[Collected data]
▽

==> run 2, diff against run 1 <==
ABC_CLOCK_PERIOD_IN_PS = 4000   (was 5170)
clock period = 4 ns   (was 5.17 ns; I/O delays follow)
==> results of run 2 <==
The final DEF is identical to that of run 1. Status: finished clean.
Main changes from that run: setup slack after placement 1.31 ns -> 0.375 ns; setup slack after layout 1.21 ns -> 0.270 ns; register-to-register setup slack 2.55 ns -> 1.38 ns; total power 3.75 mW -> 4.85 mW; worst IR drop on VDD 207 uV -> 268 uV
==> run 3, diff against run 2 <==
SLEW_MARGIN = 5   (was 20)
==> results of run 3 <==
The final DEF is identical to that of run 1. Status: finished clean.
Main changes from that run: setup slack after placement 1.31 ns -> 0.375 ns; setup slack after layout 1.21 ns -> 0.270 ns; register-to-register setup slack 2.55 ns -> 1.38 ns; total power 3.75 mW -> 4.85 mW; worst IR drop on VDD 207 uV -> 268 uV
File: config.mk
export PLATFORM = sky130hd
export DESIGN_NAME = mmio_timer_flat
export DESIGN_NICKNAME = d
export VERILOG_FILES = /design/src/rtl/mmio_timer_if.sv /design/src/rtl/mmio_timer.sv /design/src/flat_wrapper.sv
export SDC_FILE = /design/constraint.sdc
export NUM_CORES = 1
export LEC_CHECK = 0
export CORE_UTILIZATION = 27
export DETAILED_ROUTE_END_ITERATION = 6
export PLACE_DENSITY_LB_ADDON = 0.1
export SLEW_MARGIN = 20
export SYNTH_ARGS = -nofsm -noshare
export SYNTH_HDL_FRONTEND = slang
export SYNTH_SLANG_ARGS = --single-unit
export TNS_END_PERCENT = 100
File: constraint.sdc
create_clock -name i_clk -period 8.95 [get_ports i_clk]
set_input_delay 2.2375 -clock i_clk [delete_from_list [all_inputs] [get_ports i_clk]]
set_output_delay 2.2375 -clock i_clk [all_outputs]
set_load 0.005 [all_outputs]
File: src/rtl/mmio_timer_if.sv
// mmio_timer_if: request/response bus between an MMIO initiator and the timer.
// Latency: n/a (wires only). Backpressure: initiator holds valid/addr/wmask/wdata until ready.
// Signals: valid, addr[3:0], wmask[3:0] (0 = read), wdata[31:0] -> ; <- ready (1-cycle pulse), rdata[31:0].
interface mmio_timer_if;
  logic        valid;
  logic        ready;
  logic [3:0]  addr;
  logic [3:0]  wmask;
  logic [31:0] wdata;
  logic [31:0] rdata;

  modport master (output valid, addr, wmask, wdata, input ready, rdata);
  modport slave  (input valid, addr, wmask, wdata, output ready, rdata);
endinterface

File: src/rtl/mmio_timer.sv
// mmio_timer: 64-bit free-running time counter driven by a fractional accumulator, with a 64-bit compare.
// Latency: ready and rdata one cycle after valid. Backpressure: none, requests seen while ready=1 are ignored.
// Ports: i_clk, i_rst (async, active-high), bus (mmio_timer_if.slave), o_irq (level).
// Register map: 0x0 TIME_LO, 0x4 TIME_HI (shadow), 0x8 CMP_LO, 0xC CMP_HI.
// Build option: define MMIO_TIMER_IRQ_EN to include the compare/irq logic; otherwise irq=0 and CMP reads 0.
module mmio_timer #(
  parameter int unsigned STEP  = 336,
  parameter int unsigned ACC_W = 25
) (
  input  logic        i_clk,
  input  logic        i_rst,
  mmio_timer_if.slave bus,
  output logic        o_irq
);

  logic [ACC_W-1:0] r_acc;
  logic [63:0]      r_time;
  logic [31:0]      r_shadow;
  logic             r_ready;
  logic [31:0]      r_rdata;

  logic [ACC_W-1:0] w_acc_nxt;
  logic             w_tick;
  logic             w_req;
  logic             w_wr;
  logic             w_rd;
  logic [1:0]       w_word;
  logic [31:0]      w_bmask;
  logic [63:0]      w_time_inc;
  logic [63:0]      w_time_nxt;
  logic [31:0]      w_shadow_nxt;
  logic [31:0]      w_rdata_nxt;
  logic [63:0]      w_cmp_rd;
  logic             w_unused_addr;

  function automatic logic [31:0] f_merge(input logic [31:0] old_v,
                                          input logic [31:0] new_v,
                                          input logic [31:0] m);
    return (old_v & ~m) | (new_v & m);
  endfunction

  // Bits [1:0] of addr are don't-care: registers are word addressed.
  assign w_unused_addr = ^bus.addr[1:0];

  // Carry out of the low ACC_W-1 bits lands in the top bit and is the tick.
  assign w_acc_nxt  = {1'b0, r_acc[ACC_W-2:0]} + ACC_W'(STEP);
  assign w_tick     = r_acc[ACC_W-1];
  assign w_time_inc = r_time + {63'd0, w_tick};

  // A request is only taken when ready is low, giving the 0,1,0,1 pattern.
  assign w_req  = bus.valid & ~r_ready;
  assign w_wr   = w_req & (|bus.wmask);
  assign w_rd   = w_req & ~(|bus.wmask);
  assign w_word = bus.addr[3:2];
  assign w_bmask = {{8{bus.wmask[3]}}, {8{bus.wmask[2]}},
                    {8{bus.wmask[1]}}, {8{bus.wmask[0]}}};

  // Time writes merge onto the incremented value, so unwritten bytes still count.
  always_comb begin
    w_time_nxt   = w_time_inc;
    w_shadow_nxt = r_shadow;
    w_rdata_nxt  = 32'd0;
    if (w_wr) begin
      case (w_word)
        2'd0: w_time_nxt[31:0] = f_merge(w_time_inc[31:0], bus.wdata, w_bmask);
        2'd1: begin
          w_time_nxt[63:32] = f_merge(w_time_inc[63:32], bus.wdata, w_bmask);
          w_shadow_nxt      = f_merge(w_time_inc[63:32], bus.wdata, w_bmask);
        end
        default: ;
      endcase
    end
    if (w_rd) begin
      case (w_word)
        2'd0: begin
          w_rdata_nxt  = r_time[31:0];
          // Capture the high half with the low half so a LO/HI pair is coherent.
          w_shadow_nxt = r_time[63:32];
        end
        2'd1:    w_rdata_nxt = r_shadow;
        2'd2:    w_rdata_nxt = w_cmp_rd[31:0];
        default: w_rdata_nxt = w_cmp_rd[63:32];
      endcase
    end
  end

  always_ff @(posedge i_clk or posedge i_rst) begin
    if (i_rst) begin
      r_acc    <= '0;
      r_time   <= 64'd0;
      r_shadow <= 32'd0;
      r_ready  <= 1'b0;
      r_rdata  <= 32'd0;
    end else begin
      r_acc    <= w_acc_nxt;
      r_time   <= w_time_nxt;
      r_shadow <= w_shadow_nxt;
      r_ready  <= w_req;
      r_rdata  <= w_rdata_nxt;
    end
  end

  assign bus.ready = r_ready;
  assign bus.rdata = r_rdata;

`ifdef MMIO_TIMER_IRQ_EN
  logic [63:0] r_cmp;
  logic [63:0] w_cmp_nxt;
  logic        r_irq;

  always_comb begin
    w_cmp_nxt = r_cmp;
    if (w_wr && (w_word == 2'd2)) w_cmp_nxt[31:0]  = f_merge(r_cmp[31:0],  bus.wdata, w_bmask);
    if (w_wr && (w_word == 2'd3)) w_cmp_nxt[63:32] = f_merge(r_cmp[63:32], bus.wdata, w_bmask);
  end

  always_ff @(posedge i_clk or posedge i_rst) begin
    if (i_rst) begin
      r_cmp <= 64'hFFFF_FFFF_FFFF_FFFF;
      r_irq <= 1'b0;
    end else begin
      r_cmp <= w_cmp_nxt;
      r_irq <= (r_time >= r_cmp);
    end
  end

  assign w_cmp_rd = r_cmp;
  assign o_irq    = r_irq;
`else
  // Compare logic absent: CMP writes complete but are dropped, reads return 0.
  assign w_cmp_rd = 64'd0;
  assign o_irq    = 1'b0;
`endif

endmodule
$ cat src/rtl/alu_multicycle.sv
// rtl/alu_multicycle.sv - multi-cycle ALU: single-cycle logic/arith, serial shifter, shift-add multiplier
`timescale 1ns/1ps
module alu_multicycle #(
  parameter int WIDTH = 16
) (
  input  logic             clk,
  input  logic             reset,
  input  logic             start,
  input  logic [2:0]       op,
  input  logic [WIDTH-1:0] a,
  input  logic [WIDTH-1:0] b,
  input  logic             cin,
  output logic             busy,
  output logic             done,
  output logic [WIDTH-1:0] y,
  output logic             cout,
  output logic             zout
);

  localparam int SW = $clog2(WIDTH);
  // Counter holds up to WIDTH (multiply iterations), so it needs one bit more than the shift field.
  localparam int CW = SW + 1;

  localparam logic [2:0] OP_ADD = 3'd0;
  localparam logic [2:0] OP_SUB = 3'd1;
  localparam logic [2:0] OP_AND = 3'd2;
  localparam logic [2:0] OP_OR  = 3'd3;
  localparam logic [2:0] OP_XOR = 3'd4;
  localparam logic [2:0] OP_SHL = 3'd5;
  localparam logic [2:0] OP_SHR = 3'd6;
  localparam logic [2:0] OP_MUL = 3'd7;

  typedef enum logic [1:0] {
    ST_IDLE  = 2'd0,
    ST_SHIFT = 2'd1,
    ST_MUL   = 2'd2
  } state_t;

  state_t           state_q, state_d;
  // lo_q is the shift register in SHIFT and the multiplier/product-low half in MUL.
  logic [WIDTH-1:0] lo_q, lo_d;
  logic [WIDTH-1:0] hi_q, hi_d;
  logic [WIDTH-1:0] mcand_q, mcand_d;
  logic [CW-1:0]    cnt_q, cnt_d;
  logic             dir_q, dir_d;
  logic [WIDTH-1:0] y_q, y_d;
  logic             cout_q, cout_d;
  logic             zout_q, zout_d;
  logic             done_q, done_d;

  logic [WIDTH-1:0] b_eff;
  logic [WIDTH:0]   sum_ext;
  logic [WIDTH-1:0] shift_val;
  logic             shift_bit;
  logic [WIDTH:0]   mul_sum;
  logic [CW-1:0]    cnt_dec;
  logic [SW-1:0]    shamt;
  logic             fin;
  logic [WIDTH-1:0] res;
  logic             res_c;

  // Next-state, datapath step and result publication; results reach y only when an operation finishes.
  always_comb begin
    state_d = state_q;
    lo_d    = lo_q;
    hi_d    = hi_q;
    mcand_d = mcand_q;
    cnt_d   = cnt_q;
    dir_d   = dir_q;
    y_d     = y_q;
    cout_d  = cout_q;
    zout_d  = zout_q;
    done_d  = 1'b0;
    fin     = 1'b0;
    res     = '0;
    res_c   = 1'b0;

    shamt     = b[SW-1:0];
    b_eff     = (op == OP_SUB) ? ~b : b;
    sum_ext   = {1'b0, a} + {1'b0, b_eff} + {{WIDTH{1'b0}}, cin};
    shift_bit = dir_q ? lo_q[0] : lo_q[WIDTH-1];
    shift_val = dir_q ? {1'b0, lo_q[WIDTH-1:1]} : {lo_q[WIDTH-2:0], 1'b0};
    // One shift-add step: add multiplicand to high half when the current multiplier bit is set,
    // then shift the {carry, hi, lo} product right by one.
    mul_sum   = {1'b0, hi_q} + ({1'b0, mcand_q} & {(WIDTH+1){lo_q[0]}});
    cnt_dec   = cnt_q - CW'(1);

    case (state_q)
      ST_IDLE: begin
        if (start) begin
          case (op)
            OP_ADD, OP_SUB: begin
              fin   = 1'b1;
              res   = sum_ext[WIDTH-1:0];
              res_c = sum_ext[WIDTH];
            end
            OP_AND: begin
              fin = 1'b1;
              res = a & b;
            end
            OP_OR: begin
              fin = 1'b1;
              res = a | b;
            end
            OP_XOR: begin
              fin = 1'b1;
              res = a ^ b;
            end
            OP_SHL, OP_SHR: begin
              if (shamt == '0) begin
                fin = 1'b1;
                res = a;
              end else begin
                lo_d    = a;
                cnt_d   = {1'b0, shamt};
                dir_d   = (op == OP_SHR);
                state_d = ST_SHIFT;
              end
            end
            OP_MUL: begin
              hi_d    = '0;
              lo_d    = b;
              mcand_d = a;
              cnt_d   = CW'(WIDTH);
              state_d = ST_MUL;
            end
            default: begin
              fin = 1'b0;
            end
          endcase
        end
      end

      ST_SHIFT: begin
        lo_d  = shift_val;
        cnt_d = cnt_dec;
        if (cnt_q == CW'(1)) begin
          fin     = 1'b1;
          res     = shift_val;
          res_c   = shift_bit;
          state_d = ST_IDLE;
        end
      end

      ST_MUL: begin
        hi_d  = mul_sum[WIDTH:1];
        lo_d  = {mul_sum[0], lo_q[WIDTH-1:1]};
        cnt_d = cnt_dec;
        if (cnt_q == CW'(1)) begin
          fin     = 1'b1;
          res     = {mul_sum[0], lo_q[WIDTH-1:1]};
          res_c   = |mul_sum[WIDTH:1];
          state_d = ST_IDLE;
        end
      end

      default: begin
        state_d = ST_IDLE;
      end
    endcase

    if (fin) begin
      y_d    = res;
      cout_d = res_c;
      zout_d = (res == '0);
      done_d = 1'b1;
    end
  end

  // State and datapath registers; reset aborts any operation in flight.
  always_ff @(posedge clk or posedge reset) begin
    if (reset) begin
      state_q <= ST_IDLE;
      lo_q    <= '0;
      hi_q    <= '0;
      mcand_q <= '0;
      cnt_q   <= '0;
      dir_q   <= 1'b0;
      y_q     <= '0;
      cout_q  <= 1'b0;
      zout_q  <= 1'b1;
      done_q  <= 1'b0;
    end else begin
      state_q <= state_d;
      lo_q    <= lo_d;
      hi_q    <= hi_d;
      mcand_q <= mcand_d;
      cnt_q   <= cnt_d;
      dir_q   <= dir_d;
      y_q     <= y_d;
      cout_q  <= cout_d;
      zout_q  <= zout_d;
      done_q  <= done_d;
    end
  end

  assign busy = (state_q != ST_IDLE);
  assign done = done_q;
  assign y    = y_q;
  assign cout = cout_q;
  assign zout = zout_q;

endmodule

△

** Task instructions **
Both the line containing "export VERILOG_FILES = /design/src/rtl/mmio_timer_if.sv" and the line containing "a 64-bit compare." belong in the answer. Print them and every line above that falls between them exactly, and no others.

** Answer to the problem **
export VERILOG_FILES = /design/src/rtl/mmio_timer_if.sv /design/src/rtl/mmio_timer.sv /design/src/flat_wrapper.sv
export SDC_FILE = /design/constraint.sdc
export NUM_CORES = 1
export LEC_CHECK = 0
export CORE_UTILIZATION = 27
export DETAILED_ROUTE_END_ITERATION = 6
export PLACE_DENSITY_LB_ADDON = 0.1
export SLEW_MARGIN = 20
export SYNTH_ARGS = -nofsm -noshare
export SYNTH_HDL_FRONTEND = slang
export SYNTH_SLANG_ARGS = --single-unit
export TNS_END_PERCENT = 100
File: constraint.sdc
create_clock -name i_clk -period 8.95 [get_ports i_clk]
set_input_delay 2.2375 -clock i_clk [delete_from_list [all_inputs] [get_ports i_clk]]
set_output_delay 2.2375 -clock i_clk [all_outputs]
set_load 0.005 [all_outputs]
File: src/rtl/mmio_timer_if.sv
// mmio_timer_if: request/response bus between an MMIO initiator and the timer.
// Latency: n/a (wires only). Backpressure: initiator holds valid/addr/wmask/wdata until ready.
// Signals: valid, addr[3:0], wmask[3:0] (0 = read), wdata[31:0] -> ; <- ready (1-cycle pulse), rdata[31:0].
interface mmio_timer_if;
  logic        valid;
  logic        ready;
  logic [3:0]  addr;
  logic [3:0]  wmask;
  logic [31:0] wdata;
  logic [31:0] rdata;

  modport master (output valid, addr, wmask, wdata, input ready, rdata);
  modport slave  (input valid, addr, wmask, wdata, output ready, rdata);
endinterface

File: src/rtl/mmio_timer.sv
// mmio_timer: 64-bit free-running time counter driven by a fractional accumulator, with a 64-bit compare.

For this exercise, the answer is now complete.